■ Goal of the exercise
What appears from the first line of the data below through the line containing "localparam int unsigned PT_BITS", both included, should be copied exactly, and nothing else.

[Saved data entries]
=== Section Start ===
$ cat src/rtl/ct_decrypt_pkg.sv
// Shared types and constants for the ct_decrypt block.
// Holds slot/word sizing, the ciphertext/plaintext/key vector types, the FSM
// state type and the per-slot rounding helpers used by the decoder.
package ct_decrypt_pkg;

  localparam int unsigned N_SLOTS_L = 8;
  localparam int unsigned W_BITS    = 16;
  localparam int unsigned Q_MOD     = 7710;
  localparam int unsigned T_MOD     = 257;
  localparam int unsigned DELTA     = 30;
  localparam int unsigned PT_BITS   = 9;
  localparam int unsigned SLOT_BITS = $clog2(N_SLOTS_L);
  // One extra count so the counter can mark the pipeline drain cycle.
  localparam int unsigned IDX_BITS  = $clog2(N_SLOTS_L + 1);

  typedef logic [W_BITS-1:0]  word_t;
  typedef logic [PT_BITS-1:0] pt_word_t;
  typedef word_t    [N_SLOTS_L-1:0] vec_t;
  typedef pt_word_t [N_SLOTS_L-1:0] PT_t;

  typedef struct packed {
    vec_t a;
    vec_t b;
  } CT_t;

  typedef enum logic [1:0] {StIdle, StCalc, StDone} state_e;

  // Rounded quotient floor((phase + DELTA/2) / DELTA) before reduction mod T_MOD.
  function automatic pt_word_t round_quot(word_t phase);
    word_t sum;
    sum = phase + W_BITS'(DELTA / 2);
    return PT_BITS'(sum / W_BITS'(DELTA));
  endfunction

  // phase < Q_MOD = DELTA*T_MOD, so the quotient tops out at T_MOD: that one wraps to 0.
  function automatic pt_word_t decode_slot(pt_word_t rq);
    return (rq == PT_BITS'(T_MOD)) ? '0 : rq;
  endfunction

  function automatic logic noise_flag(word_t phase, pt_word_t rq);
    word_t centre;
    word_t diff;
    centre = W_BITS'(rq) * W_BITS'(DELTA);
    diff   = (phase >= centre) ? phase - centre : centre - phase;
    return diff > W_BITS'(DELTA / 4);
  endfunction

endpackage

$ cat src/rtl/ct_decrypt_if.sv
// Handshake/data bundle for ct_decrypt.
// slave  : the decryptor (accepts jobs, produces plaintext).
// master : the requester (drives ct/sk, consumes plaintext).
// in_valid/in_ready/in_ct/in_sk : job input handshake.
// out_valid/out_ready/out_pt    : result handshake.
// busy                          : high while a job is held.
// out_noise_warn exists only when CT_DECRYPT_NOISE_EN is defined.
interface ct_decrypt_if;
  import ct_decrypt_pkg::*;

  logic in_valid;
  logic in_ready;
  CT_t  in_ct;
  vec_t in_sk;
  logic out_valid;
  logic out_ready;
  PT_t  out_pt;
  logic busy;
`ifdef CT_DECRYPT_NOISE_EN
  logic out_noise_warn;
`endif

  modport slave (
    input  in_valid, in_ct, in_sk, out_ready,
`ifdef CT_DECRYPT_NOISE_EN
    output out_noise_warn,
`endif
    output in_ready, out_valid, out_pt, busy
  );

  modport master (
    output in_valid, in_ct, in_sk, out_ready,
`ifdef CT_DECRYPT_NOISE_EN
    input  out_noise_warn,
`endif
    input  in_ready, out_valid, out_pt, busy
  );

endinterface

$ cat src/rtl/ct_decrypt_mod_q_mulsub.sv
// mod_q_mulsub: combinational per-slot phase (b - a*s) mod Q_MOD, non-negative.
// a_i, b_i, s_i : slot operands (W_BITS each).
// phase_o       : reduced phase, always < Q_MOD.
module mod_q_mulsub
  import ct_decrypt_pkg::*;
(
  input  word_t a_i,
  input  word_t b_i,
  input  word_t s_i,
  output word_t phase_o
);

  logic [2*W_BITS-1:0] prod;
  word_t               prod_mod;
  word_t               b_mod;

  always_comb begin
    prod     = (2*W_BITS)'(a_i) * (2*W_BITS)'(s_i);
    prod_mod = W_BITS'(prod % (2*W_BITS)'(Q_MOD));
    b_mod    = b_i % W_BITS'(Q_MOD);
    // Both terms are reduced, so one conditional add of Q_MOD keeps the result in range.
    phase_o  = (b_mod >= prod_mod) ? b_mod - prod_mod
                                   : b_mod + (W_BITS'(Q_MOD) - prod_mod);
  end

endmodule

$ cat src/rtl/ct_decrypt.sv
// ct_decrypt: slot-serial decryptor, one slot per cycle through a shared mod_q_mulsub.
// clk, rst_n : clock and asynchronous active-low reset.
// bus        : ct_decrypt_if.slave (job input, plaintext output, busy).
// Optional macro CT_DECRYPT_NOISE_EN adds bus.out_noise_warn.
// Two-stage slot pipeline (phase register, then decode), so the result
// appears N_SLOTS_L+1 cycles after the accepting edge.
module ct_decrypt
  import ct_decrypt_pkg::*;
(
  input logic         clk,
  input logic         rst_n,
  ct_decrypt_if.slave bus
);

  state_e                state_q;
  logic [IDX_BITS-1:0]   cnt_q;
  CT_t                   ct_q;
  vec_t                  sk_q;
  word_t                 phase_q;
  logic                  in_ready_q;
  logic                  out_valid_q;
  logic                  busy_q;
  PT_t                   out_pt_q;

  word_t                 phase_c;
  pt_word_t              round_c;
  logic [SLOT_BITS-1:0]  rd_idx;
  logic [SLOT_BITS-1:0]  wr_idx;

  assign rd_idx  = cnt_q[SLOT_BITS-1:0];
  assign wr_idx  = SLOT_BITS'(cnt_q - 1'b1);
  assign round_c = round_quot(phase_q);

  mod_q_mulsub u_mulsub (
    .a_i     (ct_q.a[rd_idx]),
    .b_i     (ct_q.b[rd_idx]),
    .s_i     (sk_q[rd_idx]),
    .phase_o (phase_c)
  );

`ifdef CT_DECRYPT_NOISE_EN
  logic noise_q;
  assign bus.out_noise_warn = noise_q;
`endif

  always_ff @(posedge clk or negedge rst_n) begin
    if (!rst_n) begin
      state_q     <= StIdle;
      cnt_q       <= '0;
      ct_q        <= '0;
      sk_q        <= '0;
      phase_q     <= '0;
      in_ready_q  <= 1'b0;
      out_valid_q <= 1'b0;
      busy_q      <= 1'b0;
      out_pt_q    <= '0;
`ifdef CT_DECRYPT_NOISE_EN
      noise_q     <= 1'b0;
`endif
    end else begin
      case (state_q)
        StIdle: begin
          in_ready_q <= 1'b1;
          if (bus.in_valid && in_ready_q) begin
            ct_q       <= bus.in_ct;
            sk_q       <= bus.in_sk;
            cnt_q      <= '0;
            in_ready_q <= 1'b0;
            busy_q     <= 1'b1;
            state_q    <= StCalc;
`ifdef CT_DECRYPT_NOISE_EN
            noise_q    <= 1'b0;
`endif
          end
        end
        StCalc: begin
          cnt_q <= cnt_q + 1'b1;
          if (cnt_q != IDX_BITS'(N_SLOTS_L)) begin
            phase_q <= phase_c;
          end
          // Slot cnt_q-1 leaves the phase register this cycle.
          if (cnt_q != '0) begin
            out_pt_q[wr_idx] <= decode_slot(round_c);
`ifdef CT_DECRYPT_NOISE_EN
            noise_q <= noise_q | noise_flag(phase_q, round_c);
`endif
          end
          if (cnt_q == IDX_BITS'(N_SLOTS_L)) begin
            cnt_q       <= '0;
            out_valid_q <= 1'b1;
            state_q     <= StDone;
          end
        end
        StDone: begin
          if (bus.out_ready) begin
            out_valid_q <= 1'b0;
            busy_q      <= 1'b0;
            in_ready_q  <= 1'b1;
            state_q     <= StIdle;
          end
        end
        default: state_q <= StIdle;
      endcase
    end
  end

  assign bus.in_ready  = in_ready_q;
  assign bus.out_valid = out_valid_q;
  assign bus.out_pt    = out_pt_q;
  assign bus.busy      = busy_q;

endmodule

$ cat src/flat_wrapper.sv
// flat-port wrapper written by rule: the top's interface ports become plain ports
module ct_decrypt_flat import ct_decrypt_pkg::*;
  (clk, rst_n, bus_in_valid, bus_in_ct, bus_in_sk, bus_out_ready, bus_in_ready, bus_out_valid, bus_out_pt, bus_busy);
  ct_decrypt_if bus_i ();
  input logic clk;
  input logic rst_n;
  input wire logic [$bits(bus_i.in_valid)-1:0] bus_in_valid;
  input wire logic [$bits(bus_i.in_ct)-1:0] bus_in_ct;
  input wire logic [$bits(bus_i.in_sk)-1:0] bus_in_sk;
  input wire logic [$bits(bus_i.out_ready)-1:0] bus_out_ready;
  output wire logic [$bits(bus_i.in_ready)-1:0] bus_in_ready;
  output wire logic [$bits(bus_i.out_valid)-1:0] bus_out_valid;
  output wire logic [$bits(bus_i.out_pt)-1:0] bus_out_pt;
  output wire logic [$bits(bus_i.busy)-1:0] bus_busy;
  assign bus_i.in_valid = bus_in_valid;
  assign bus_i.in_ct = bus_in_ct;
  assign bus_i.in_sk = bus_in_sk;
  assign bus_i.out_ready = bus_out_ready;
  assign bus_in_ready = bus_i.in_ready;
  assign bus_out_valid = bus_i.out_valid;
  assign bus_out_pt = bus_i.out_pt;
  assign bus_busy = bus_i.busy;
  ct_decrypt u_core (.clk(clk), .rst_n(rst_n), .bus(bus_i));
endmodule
=== Section End ===
■ Task result
$ cat src/rtl/ct_decrypt_pkg.sv
// Shared types and constants for the ct_decrypt block.
// Holds slot/word sizing, the ciphertext/plaintext/key vector types, the FSM
// state type and the per-slot rounding helpers used by the decoder.
package ct_decrypt_pkg;

  localparam int unsigned N_SLOTS_L = 8;
  localparam int unsigned W_BITS    = 16;
  localparam int unsigned Q_MOD     = 7710;
  localparam int unsigned T_MOD     = 257;
  localparam int unsigned DELTA     = 30;
  localparam int unsigned PT_BITS   = 9;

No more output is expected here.